MV pour méchante virée

Rue Frontenac – 21 octobre 2010
Par Philippe Renault
 

Misteur Valaire, MV pour les intimes, possède un indéniable don pour faire lever une fête. Son passage de l’électro-lounge à la pop ne peut que servir le groupe lorsqu’il grimpe sur une scène, comme on a pu le constater mercredi soir au Métropolis pour la première de Golden Bombay.

Avec une longue brochette d’invités, une mise en scène savante et une habileté à jouer avec le kitsch, tous les éléments y étaient pour offrir une méchante virée musicale.

Pas de temps à perdre, aussi bien mettre le paquet dès le départ, s’est dit le quintette. Voilà une bonne attitude! Tous vêtus de blanc au milieu d’un décor rétro muni d’un escalier menant à la batterie ainsi qu’aux synthétiseurs et cuivres, les membres de MV ont tout d’abord envoyé l’extrait Gumshoe. Comme sur l’album, Benni BBQ était de la partie.

Est ensuite venue Lillehammer, avec ses projections. Les progressions dansantes de cette pièce allaient donner tout une erre d’aller qui mènerait directement à la bombe Ave Mucho, bien évidemment en compagnie de James di Salvio, Monsieur Bran Van 3000, et de Liquid. 

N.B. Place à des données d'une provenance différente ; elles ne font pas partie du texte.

<file path="run.sh">
#!/bin/bash
# OpenROAD 26Q1-2900-gdf79404cd8, Yosys 0.63+post, stock flow scripts
make -C /OpenROAD-flow-scripts/flow DESIGN_CONFIG=/design/flow/config.mk WORK_HOME=/design/flow/orfs finish
</file>
<file path="config.mk">
export PLATFORM = sky130hd
export DESIGN_NAME = top
export DESIGN_NICKNAME = top
export VERILOG_FILES = /design/flow/design.v
export SDC_FILE = /design/flow/constraint.sdc
export NUM_CORES = 4
export LEC_CHECK = 1
export CORE_UTILIZATION = 30
</file>
<file path="constraint.sdc">
current_design top

set clk_period 3.5
set clk_io_pct 0.2

create_clock -name clk0 -period $clk_period [get_ports {clk}]

set non_clock_inputs [all_inputs -no_clocks]
set_input_delay [expr $clk_period * $clk_io_pct] -clock clk0 $non_clock_inputs
set_output_delay [expr $clk_period * $clk_io_pct] -clock clk0 [all_outputs]
</file>
==> design/flow/run.sh <==
#!/bin/bash
# OpenROAD 26Q1-2900-gdf79404cd8, Yosys 0.63+post, stock flow scripts
make -C /OpenROAD-flow-scripts/flow DESIGN_CONFIG=/design/flow/config.mk WORK_HOME=/design/flow/orfs finish
==> design/flow/config.mk <==
export PLATFORM = sky130hd
export DESIGN_NAME = register
export DESIGN_NICKNAME = register
export VERILOG_FILES = /design/flow/design.v
export SDC_FILE = /design/flow/constraint.sdc
export NUM_CORES = 4
export LEC_CHECK = 1
export CORE_AREA = 10 10 153 153
export DIE_AREA = 0 0 163 163
==> design/flow/constraint.sdc <==
current_design register

set clk_period 7.4
set clk_io_pct 0.2

create_clock -name clk0 -period $clk_period [get_ports {clk}]

set non_clock_inputs [all_inputs -no_clocks]
set_input_delay [expr $clk_period * $clk_io_pct] -clock clk0 $non_clock_inputs
set_output_delay [expr $clk_period * $clk_io_pct] -clock clk0 [all_outputs]
==> design.v <==
module register_file #(
    parameter index_width = 3,
    parameter reg_width = 32
)(
    input rstn,
    input clk,
    input we,
    input [index_width-1 : 0] op0,     
    input [index_width-1 : 0] op1,     
    input [index_width-1 : 0] op2,     
    input  [reg_width-1 : 0] D,
    output [reg_width-1 : 0] S1,
    output [reg_width-1 : 0] S2
);
reg [reg_width-1 : 0] regs [0 : (1<<index_width)-1];
integer addr_internal;
assign S1 = regs[op1];
assign S2 = regs[op2];
always @(posedge clk) begin
    if(!rstn)
        for(addr_internal=0;  addr_internal < (1<<index_width); addr_internal=addr_internal+1)
            regs[addr_internal] <= 0;
    if(we)
        regs[op0] <= D;
end
endmodule 
==> run.sh <==
#!/bin/bash
# OpenROAD 26Q1-2900-gdf79404cd8, Yosys 0.63+post, stock flow scripts
make -C /OpenROAD-flow-scripts/flow DESIGN_CONFIG=/design/flow/config.mk WORK_HOME=/design/flow/orfs finish
==> config.mk <==
export PLATFORM = sky130hd
export DESIGN_NAME = register_file
export DESIGN_NICKNAME = register_file
export VERILOG_FILES = /design/flow/design.v
export SDC_FILE = /design/flow/constraint.sdc
export NUM_CORES = 4
export LEC_CHECK = 1
export CORE_UTILIZATION = 30
==> constraint.sdc <==
current_design register_file

set clk_period 4.9
set clk_io_pct 0.2

create_clock -name clk0 -period $clk_period [get_ports {clk}]

set non_clock_inputs [all_inputs -no_clocks]
set_input_delay [expr $clk_period * $clk_io_pct] -clock clk0 $non_clock_inputs
set_output_delay [expr $clk_period * $clk_io_pct] -clock clk0 [all_outputs]
==> flow_metrics.tcl <==
# place-and-route summary
set metrics [dict create \
    internal-power_mw 4.07 \
    cts_root_buffer_type "sky130_fd_sc_hd__clkbuf_16" \
    drtIter0Drc 332 \
    via_count 7463 \
    drv.max_cap_violation_count 0 \
    grt_max_degree 36 \
    numPlacedInstances 1444 \
    crit_path_cell_trace "buf_4, buf_12, mux4_1, mux2_2, clkdlybuf4s50_1" \
    rsz0062_at_grt "false" \
    worst_vdd_drop_v 0.000222 \
    netlist-cell-type-count 15 \
    timing.hold.worst.class "in -> reg" \
    drt-wirelength-per-cell_um 23.9 \
    floorplan.die_area_mm2 0.0464 \
    antenna-diode-count 0 \
    drt_first_pass_iters 4 \
    initial_utilization_pct 30.6 \
    timing.final.setup_violations 0 \
    tritoncts_num_sinks 256 \
    share_of_cells_above_drive_strength_1_pct 21.6 \
    crit_path_max_fanout 32 \
    yosysWarningCount 1 \
    drt.antenna.violating_nets 0 \
    timing_worst_slew_pin_value_ns 0.886 \
    combinationalPowerShare_pct 14.1 \
    grt_pass1_vias 7997 \
    p_switching_mw 1.16 \
    top_regs "regs: 256 flops" \
    drcViolationCount 0 \
    numCtsBuffers 27 \
    synth_seq_share_pct 56.2 \
    timing.critical_path.arrival_ns 3.02 \
    final-max-slew-violation-count 0 \
    power_density_mw_per_mm2 323 \
    ctsHtreeMaxLevel 1 \
    syn-instance-count 780 \
    postRouteWirelength_um 35600 \
    power_frac_seq_pct 50.4 \
    clockBufferDepth 3 \
    overflow 0 \
    cts_resized 0 \
    warnings 25 \
    setup_total_negative_slack_ns 0 \
    synth_flops 256 \
    whs_ns 1.25 \
    slew-limit-headroom_pct 40.9 \
    synthesis.area_mm2 0.0137 \
    floorplan.die.width_um 215 \
    final_period_util_pct 81.6 \
    post-route-min-period_ns 4.00 \
    register_with_the_highest_flop_count "regs" \
    cp-startpoint "op2[0]" \
    hold_path.startpoint "D[7]" \
    required_ns 3.92 \
    port-buffer-count 107 \
    synthDominantAreaCellType "sky130_fd_sc_hd__edfxtp_1" \
    p_clk_share_pct 35.5 \
    max_stage_delay_ns 0.60 \
    synthesis_to_layout_area_growth_pct 18.6 \
    final_weighted_congestion_in_routability_driven_placement 0.777 \
    fp.coreArea_mm2 0.0446 \
    globalRouteTotalUtil_pct 16.3 \
    grt_pass1_wl_um 51600 \
    post_cts_hold_buffer_count 0 \
    clk_pin_slew_ns 0.06 \
    achievable-frequency_ghz 0.250 \
    detail_route.vias_per_cell 5.01 \
    report.final.hold_viol_count 0 \
    swShare_pct 22.2 \
    startpoint_type "primary input" \
    category_of_the_worst_setup_path_capture_point "output pin" \
    dp_hpwl_um 20300 \
    synth.yosys.chip_area_mm2 0.0137 \
    antenna_found_initial 4 \
    boundaryPins 108 \
    synthesis.area_per_instance_um2 17.5 \
    postCtsSetupBuffers 0 \
    topCellsByArea "sky130_fd_sc_hd__edfxtp_1 56%, sky130_fd_sc_hd__mux4_1 15%, sky130_fd_sc_hd__and2_1 12%, sky130_fd_sc_hd__mux4_2 7.9%, sky130_fd_sc_hd__mux2_2 5.2%" \
    slowest_library_cell_on_the_worst_path "sky130_fd_sc_hd__mux4_1" \
    largest_reg_flops 256 \
    netlist.area_leader.share_pct 56.2 \
    path_class "in -> out" \
    chipHeight_um 215 \
    run_status "complete, no violations" \
    core.rowCount 77 \
    layoutNonFillerInstCount 1491 \
    tritoncts "built" \
    ys_cells 780 \
    leakage_nw 5.68 \
]
final timing paths:
kind / endpoint / cells after the start
max: S2[31] / 5
min: regs[6][7]$_SDFFCE_PN0P_ / 2
cell families after synthesis:
group	synth area share [%]
and+or+nand+nor	12.7
DFF	56.2
buffers and inverters	2.48
muxes	28.6
routing by layer:
metal | vias up | GRT usage, % | routed length [um]
met5 | - | 0.521 | 84
met4 | 10 | 2.74 | 672
met3 | 55 | 8.64 | 4330
met2 | 406 | 27.1 | 18100
met1 | 3671 | 19.5 | 12400
li1 | 3321 | - | -
critical path, delay by kind of cell:
family                 cells  cell delay (ns)
buffers and inverters      3             1.07
muxes                      2             0.91
power groups by stage:
stage / sequential, mW / combinational, mW / clock (mW)
CTS: 2.63 / 0.760 / 1.90
global route: 2.65 / 0.796 / 1.97
finish: 2.63 / 0.738 / 1.86
layout by cell type (no fill, tap or decap):
cell type                         instances
sky130_fd_sc_hd__and2_1                 256
sky130_fd_sc_hd__edfxtp_1               256
sky130_fd_sc_hd__clkdlybuf4s50_1        101
sky130_fd_sc_hd__mux4_1                  80
sky130_fd_sc_hd__mux2_2                  63
sky130_fd_sc_hd__mux4_2                  48
sky130_fd_sc_hd__clkbuf_16               27
sky130_fd_sc_hd__buf_4                   23
sky130_fd_sc_hd__nand2b_2                 8
sky130_fd_sc_hd__clkbuf_1                 7
sky130_fd_sc_hd__buf_12                   6
sky130_fd_sc_hd__clkinv_1                 5
sky130_fd_sc_hd__clkinv_2                 4
sky130_fd_sc_hd__and4bb_2                 3
sky130_fd_sc_hd__and4b_2                  3
sky130_fd_sc_hd__clkinvlp_4               2
sky130_fd_sc_hd__buf_2                    2
sky130_fd_sc_hd__mux2_4                   1
sky130_fd_sc_hd__nor4b_2                  1
sky130_fd_sc_hd__and4_2                   1
sky130_fd_sc_hd__inv_6                    1
sky130_fd_sc_hd__bufinv_16                1
area by class of cell:
| type | instances | area (um2) |
|---|---|---|
| fill | 4038 | 28400 |
| sequential | 256 | 7690 |
| multi-input combinational | 464 | 5680 |
| timing repair buffer | 132 | 1310 |
| tap | 592 | 741 |
| clock buffer | 34 | 702 |
| clock inverter | 13 | 92.6 |
through the flow:
stage               setup slack (ns)  total power, mW  area (um2)  util, %
detailed placement             0.861             3.43       15400     34.6
global route                   0.782             5.42       16200     36.3
global placement               0.867             3.43       15400     34.6
floorplan                       1.86             3.04       13700        -
CTS                            0.854             5.29       16200     36.3
finish                         0.902             5.23       16200     36.3
cell usage after synthesis, drive strengths merged:
master / number
and4b: 3
nor4b: 1
and2: 256
mux2: 64
and4bb: 3
mux4: 128
and4: 1
edfxtp: 256
clkbuf: 27
buf: 33
nand2b: 8
Power figures rest on the tool's default switching activity, not on a simulated workload.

Dès lors, on constatait à quel point le virage pop du groupe pouvait apporter une imposante force de frappe à ses concerts. Non seulement la foule pouvait-elle se laisser transporter par des grooves et ambiances, mais encore elle avait la chance de lâcher son fou! D’ailleurs, envoyée quelques secondes plus tard, Brandon Marlow démontrait parfaitement qu’il est possible d’offrir des compositions aux mélodies fortes et accrocheuses à souhait tout en étant instrumentales.

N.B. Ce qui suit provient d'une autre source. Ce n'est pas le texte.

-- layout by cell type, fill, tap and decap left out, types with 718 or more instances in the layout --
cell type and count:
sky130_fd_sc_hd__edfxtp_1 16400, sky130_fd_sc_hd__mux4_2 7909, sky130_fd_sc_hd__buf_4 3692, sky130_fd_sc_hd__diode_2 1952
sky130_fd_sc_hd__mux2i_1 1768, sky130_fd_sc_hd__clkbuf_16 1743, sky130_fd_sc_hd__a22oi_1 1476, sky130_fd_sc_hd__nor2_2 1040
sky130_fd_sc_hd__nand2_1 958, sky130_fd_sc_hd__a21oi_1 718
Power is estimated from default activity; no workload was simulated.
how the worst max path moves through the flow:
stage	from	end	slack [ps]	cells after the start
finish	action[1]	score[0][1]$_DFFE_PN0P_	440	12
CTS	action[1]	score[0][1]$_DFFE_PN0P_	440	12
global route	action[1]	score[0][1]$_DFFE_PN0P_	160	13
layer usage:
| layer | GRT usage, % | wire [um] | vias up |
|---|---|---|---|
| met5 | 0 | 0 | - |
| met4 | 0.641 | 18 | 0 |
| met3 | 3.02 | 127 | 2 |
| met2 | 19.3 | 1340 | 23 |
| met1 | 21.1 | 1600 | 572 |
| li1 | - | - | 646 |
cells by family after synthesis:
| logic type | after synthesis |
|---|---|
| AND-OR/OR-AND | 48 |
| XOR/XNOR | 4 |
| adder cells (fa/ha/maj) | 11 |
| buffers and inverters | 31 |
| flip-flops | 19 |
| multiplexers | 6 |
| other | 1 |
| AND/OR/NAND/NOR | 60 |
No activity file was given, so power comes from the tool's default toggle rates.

Mais n’allez pas croire que les Plocul Black, SP 4Lovers et autres Cass Hole détonnaient avec le nouveau répertoire. L’aplomb avec lequel elles ont été livrées était suffisant pour garder l’esprit festif à son sommet.

En symbiose

Il était question plus tôt de brochette d’invités. En fait, tous les collaborateurs du plus récent album se sont pointés le bout du nez à un moment ou un autre. Chapeau à Fanny Bloom qui a offert un tour de chant à la fois sobre et juste sur November Number 3. On retient aussi la prestation de Gigi French sur Mojo Ego. Cette dernière avait beaucoup plus de tonus que la dernière fois qu’on l’a vue sur scène.

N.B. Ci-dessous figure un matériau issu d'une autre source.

[./run.sh]
#!/bin/bash
# OpenROAD 26Q1-2900-gdf79404cd8, Yosys 0.63+post, stock flow scripts
make -C /OpenROAD-flow-scripts/flow DESIGN_CONFIG=/design/flow/config.mk WORK_HOME=/design/flow/orfs finish
[./config.mk]
export PLATFORM = sky130hd
export DESIGN_NAME = SSC
export DESIGN_NICKNAME = SSC
export VERILOG_FILES = /design/flow/design.v
export SDC_FILE = /design/flow/constraint.sdc
export NUM_CORES = 4
export LEC_CHECK = 1
export CORE_UTILIZATION = 30
[./constraint.sdc]
current_design SSC

set clk_period 43.7
set clk_io_pct 0.2

create_clock -name clk0 -period $clk_period

set non_clock_inputs [all_inputs -no_clocks]
set_input_delay [expr $clk_period * $clk_io_pct] -clock clk0 $non_clock_inputs
set_output_delay [expr $clk_period * $clk_io_pct] -clock clk0 [all_outputs]
[./design.v]
module SSC(
           card_num,
           input_money,
           snack_num,
           price,
           out_valid,
           out_change
       );
input [63:0] card_num;
input [8:0] input_money;
input [31:0] snack_num;
input [31:0] price;
output out_valid;
output [8:0] out_change;
wire [4:0]card_odd  [7:0];
wire [4:0]card_shift[7:0];
wire [3:0]card_even [7:0];
wire [7:0]sum;
reg output_valid;
wire f7_6, f7_5, f7_4, f7_3, f7_2, f7_1, f7_0;
wire f6_7, f6_5, f6_4, f6_3, f6_2, f6_1, f6_0;
wire f5_7, f5_6, f5_4, f5_3, f5_2, f5_1, f5_0;
wire f4_7, f4_6, f4_5, f4_3, f4_2, f4_1, f4_0;
wire f3_7, f3_6, f3_5, f3_4, f3_2, f3_1, f3_0;
wire f2_7, f2_6, f2_5, f2_4, f2_3, f2_1, f2_0;
wire f1_7, f1_6, f1_5, f1_4, f1_3, f1_2, f1_0;
wire f0_7, f0_6, f0_5, f0_4, f0_3, f0_2, f0_1;
wire [2:0]addr_7, addr_6, addr_5, addr_4, addr_3, addr_2, addr_1, addr_0;
wire [7:0]total     [7:0];
reg  [7:0]total_sort[7:0];
reg  [8:0]remain;
reg  [8:0]buy       [7:0];
assign card_shift[7] = card_num[63:60]<<1;
assign card_shift[6] = card_num[55:52]<<1;
assign card_shift[5] = card_num[47:44]<<1;
assign card_shift[4] = card_num[39:36]<<1;
assign card_shift[3] = card_num[31:28]<<1;
assign card_shift[2] = card_num[23:20]<<1;
assign card_shift[1] = card_num[15:12]<<1;
assign card_shift[0] = card_num[7:4]<<1;
assign card_odd [7] = (card_shift[7] >= 10) ? card_shift[7] - 9 : card_shift[7];
assign card_even[7] = card_num[59:56];
assign card_odd [6] = (card_shift[6] >= 10) ? card_shift[6] - 9 : card_shift[6];
assign card_even[6] = card_num[51:48];
assign card_odd [5] = (card_shift[5] >= 10) ? card_shift[5] - 9 : card_shift[5];
assign card_even[5] = card_num[43:40];
assign card_odd [4] = (card_shift[4] >= 10) ? card_shift[4] - 9 : card_shift[4];
assign card_even[4] = card_num[35:32];
assign card_odd [3] = (card_shift[3] >= 10) ? card_shift[3] - 9 : card_shift[3];
assign card_even[3] = card_num[27:24];
assign card_odd [2] = (card_shift[2] >= 10) ? card_shift[2] - 9 : card_shift[2];
assign card_even[2] = card_num[19:16];
assign card_odd [1] = (card_shift[1] >= 10) ? card_shift[1] - 9 : card_shift[1];
assign card_even[1] = card_num[11:8];
assign card_odd [0] = (card_shift[0] >= 10) ? card_shift[0] - 9 : card_shift[0];
assign card_even[0] = card_num[3:0];
assign sum = card_odd[7]+card_even[7]+card_odd[6]+card_even[6]+card_odd[5]+card_even[5]+card_odd[4]+card_even[4]+
       card_odd[3]+card_even[3]+card_odd[2]+card_even[2]+card_odd[1]+card_even[1]+card_odd[0]+card_even[0];
assign out_valid = output_valid;
always @(*)
begin
    case(sum)
        8'd140:
            output_valid = 1;
        8'd130:
            output_valid = 1;
        8'd120:
            output_valid = 1;
        8'd110:
            output_valid = 1;
        8'd100:
            output_valid = 1;
        8'd90:
            output_valid = 1;
        8'd80:
            output_valid = 1;
        8'd70:
            output_valid = 1;
        8'd60:
            output_valid = 1;
        8'd50:
            output_valid = 1;
        8'd40:
            output_valid = 1;
        8'd30:
            output_valid = 1;
        8'd20:
            output_valid = 1;
        8'd10:
            output_valid = 1;
        8'd0:
            output_valid = 1;
        default:
            output_valid = 0;
    endcase
end
assign total[7] = snack_num[31:28] * price[31:28];
assign total[6] = snack_num[27:24] * price[27:24];
assign total[5] = snack_num[23:20] * price[23:20];
assign total[4] = snack_num[19:16] * price[19:16];
assign total[3] = snack_num[15:12] * price[15:12];
assign total[2] = snack_num[11: 8] * price[11: 8];
assign total[1] = snack_num[7 : 4] * price[7 : 4];
assign total[0] = snack_num[3 : 0] * price[3 : 0];
assign f7_6 = (total[7] > total[6]) ? 1'd1 : 1'd0; 
assign f7_5 = (total[7] > total[5]) ? 1'd1 : 1'd0;
assign f7_4 = (total[7] > total[4]) ? 1'd1 : 1'd0;
assign f7_3 = (total[7] > total[3]) ? 1'd1 : 1'd0;
assign f7_2 = (total[7] > total[2]) ? 1'd1 : 1'd0;
assign f7_1 = (total[7] > total[1]) ? 1'd1 : 1'd0;
assign f7_0 = (total[7] > total[0]) ? 1'd1 : 1'd0;
assign addr_7 = f7_0 + f7_1 + f7_2 + f7_3 + f7_4 + f7_5 + f7_6;
assign f6_7 = ~f7_6;
assign f6_5 = (total[6] > total[5]) ? 1'd1 : 1'd0;
assign f6_4 = (total[6] > total[4]) ? 1'd1 : 1'd0;
assign f6_3 = (total[6] > total[3]) ? 1'd1 : 1'd0;
assign f6_2 = (total[6] > total[2]) ? 1'd1 : 1'd0;
assign f6_1 = (total[6] > total[1]) ? 1'd1 : 1'd0;
assign f6_0 = (total[6] > total[0]) ? 1'd1 : 1'd0;
assign addr_6 = f6_7 + f6_5 + f6_4 + f6_3 + f6_2 + f6_1 + f6_0;
assign f5_7 = ~f7_5;
assign f5_6 = ~f6_5;
assign f5_4 = (total[5] > total[4]) ? 1'd1 : 1'd0;
assign f5_3 = (total[5] > total[3]) ? 1'd1 : 1'd0;
assign f5_2 = (total[5] > total[2]) ? 1'd1 : 1'd0;
assign f5_1 = (total[5] > total[1]) ? 1'd1 : 1'd0;
assign f5_0 = (total[5] > total[0]) ? 1'd1 : 1'd0;
assign addr_5 = f5_7 + f5_6 + f5_4 + f5_3 + f5_2 + f5_1 + f5_0;
assign f4_7 = ~f7_4;
assign f4_6 = ~f6_4;
assign f4_5 = ~f5_4;
assign f4_3 = (total[4] > total[3]) ? 1'd1 : 1'd0;
assign f4_2 = (total[4] > total[2]) ? 1'd1 : 1'd0;
assign f4_1 = (total[4] > total[1]) ? 1'd1 : 1'd0;
assign f4_0 = (total[4] > total[0]) ? 1'd1 : 1'd0;
assign addr_4 = f4_7 + f4_6 + f4_5 + f4_3 + f4_2 + f4_1 + f4_0;
assign f3_7 = ~f7_3;
assign f3_6 = ~f6_3;
assign f3_5 = ~f5_3;
assign f3_4 = ~f4_3;
assign f3_2 = (total[3] > total[2]) ? 1'd1 : 1'd0;
assign f3_1 = (total[3] > total[1]) ? 1'd1 : 1'd0;
assign f3_0 = (total[3] > total[0]) ? 1'd1 : 1'd0;
assign addr_3 = f3_7 + f3_6 + f3_5 + f3_4 + f3_2 + f3_1 + f3_0;
assign f2_7 = ~f7_2;
assign f2_6 = ~f6_2;
assign f2_5 = ~f5_2;
assign f2_4 = ~f4_2;
assign f2_3 = ~f3_2;
assign f2_1 = (total[2] > total[1]) ? 1'd1 : 1'd0;
assign f2_0 = (total[2] > total[0]) ? 1'd1 : 1'd0;
assign addr_2 = f2_7 + f2_6 + f2_5 + f2_4 + f2_3 + f2_1 + f2_0;
assign f1_7 = ~f7_1;
assign f1_6 = ~f6_1;
assign f1_5 = ~f5_1;
assign f1_4 = ~f4_1;
assign f1_3 = ~f3_1;
assign f1_2 = ~f2_1;
assign f1_0 = (total[1] > total[0]) ? 1'd1 : 1'd0;
assign addr_1 = f1_7 + f1_6 + f1_5 + f1_4 + f1_3 + f1_2 + f1_0;
assign f0_7 = ~f7_0;
assign f0_6 = ~f6_0;
assign f0_5 = ~f5_0;
assign f0_4 = ~f4_0;
assign f0_3 = ~f3_0;
assign f0_2 = ~f2_0;
assign f0_1 = ~f1_0;
assign addr_0 = f0_7 + f0_6 + f0_5 + f0_4 + f0_3 + f0_2 + f0_1;
always @(*) begin
    total_sort[7] = 0;
    total_sort[6] = 0;
    total_sort[5] = 0;
    total_sort[4] = 0;
    total_sort[3] = 0;
    total_sort[2] = 0;
    total_sort[1] = 0;
    total_sort[0] = 0;
    total_sort[addr_7] = total[7];
    total_sort[addr_6] = total[6];
    total_sort[addr_5] = total[5];
    total_sort[addr_4] = total[4];
    total_sort[addr_3] = total[3];
    total_sort[addr_2] = total[2];
    total_sort[addr_1] = total[1];
    total_sort[addr_0] = total[0];
end
always @(*) begin
    buy[7] = input_money-total_sort[7];
    buy[6] = buy[7]-total_sort[6];
    buy[5] = buy[6]-total_sort[5];
    buy[4] = buy[5]-total_sort[4];
    buy[3] = buy[4]-total_sort[3];
    buy[2] = buy[3]-total_sort[2];
    buy[1] = buy[2]-total_sort[1];
    buy[0] = buy[1]-total_sort[0];
end
always @(*)
begin
    if(buy[6]>buy[7])
        remain = buy[7];
    else if(buy[5]>buy[6])
        remain = buy[6];
    else if(buy[4]>buy[5])
        remain = buy[5];
    else if(buy[3]>buy[4])
        remain = buy[4];
    else if(buy[2]>buy[3])
        remain = buy[3];
    else if(buy[1]>buy[2])
        remain = buy[2];
    else if(buy[0]>buy[1])
        remain = buy[1];
    else
        remain = buy[0];
end
assign out_change = (output_valid && (input_money >= total_sort[7])) ? remain : input_money;
endmodule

Pour ce qui est de la mise en scène, Brigitte Poupart a effectué un travail colossal. Tout semblait être calculé au quart de tour, sans toutefois dénaturer l’esprit bon enfant du groupe, notamment par les petites chorégraphies vraiment ludiques ou encore en envoyant le bassiste François-Simon Déziel dans les hauteurs du Métropolis.

Quant au kitsch, il était omniprésent, que ce soit dans le décor, les costumes ou même l’intégration d’un extrait de Que je t’aime, version Sylvain Cossette. Il faut bien s’amuser un peu, non? 

Tous ces éléments mis ensemble ont fait en sorte qu’on sentait une véritable symbiose entre Misteur Valaire et les spectateurs.

Seul le rappel nous aura en quelque sorte laissé sur notre faim. Ce moment de la soirée normalement conçu pour donner une dernière grosse dose d’énergie aux fans n’était peut-être pas propice à présenter une nouvelle composition (Shaving Part 3), aussi bonne soit-elle. L’intention était également bonne d’inviter Yann Godbout, de Half Baked, qui assurait la première partie, mais la livraison détonnait quelque peu avec le reste du concert. Rien à redire toutefois de Gordon Bombay en conclusion. Une pièce idéale pour se dire au revoir… et à la prochaine!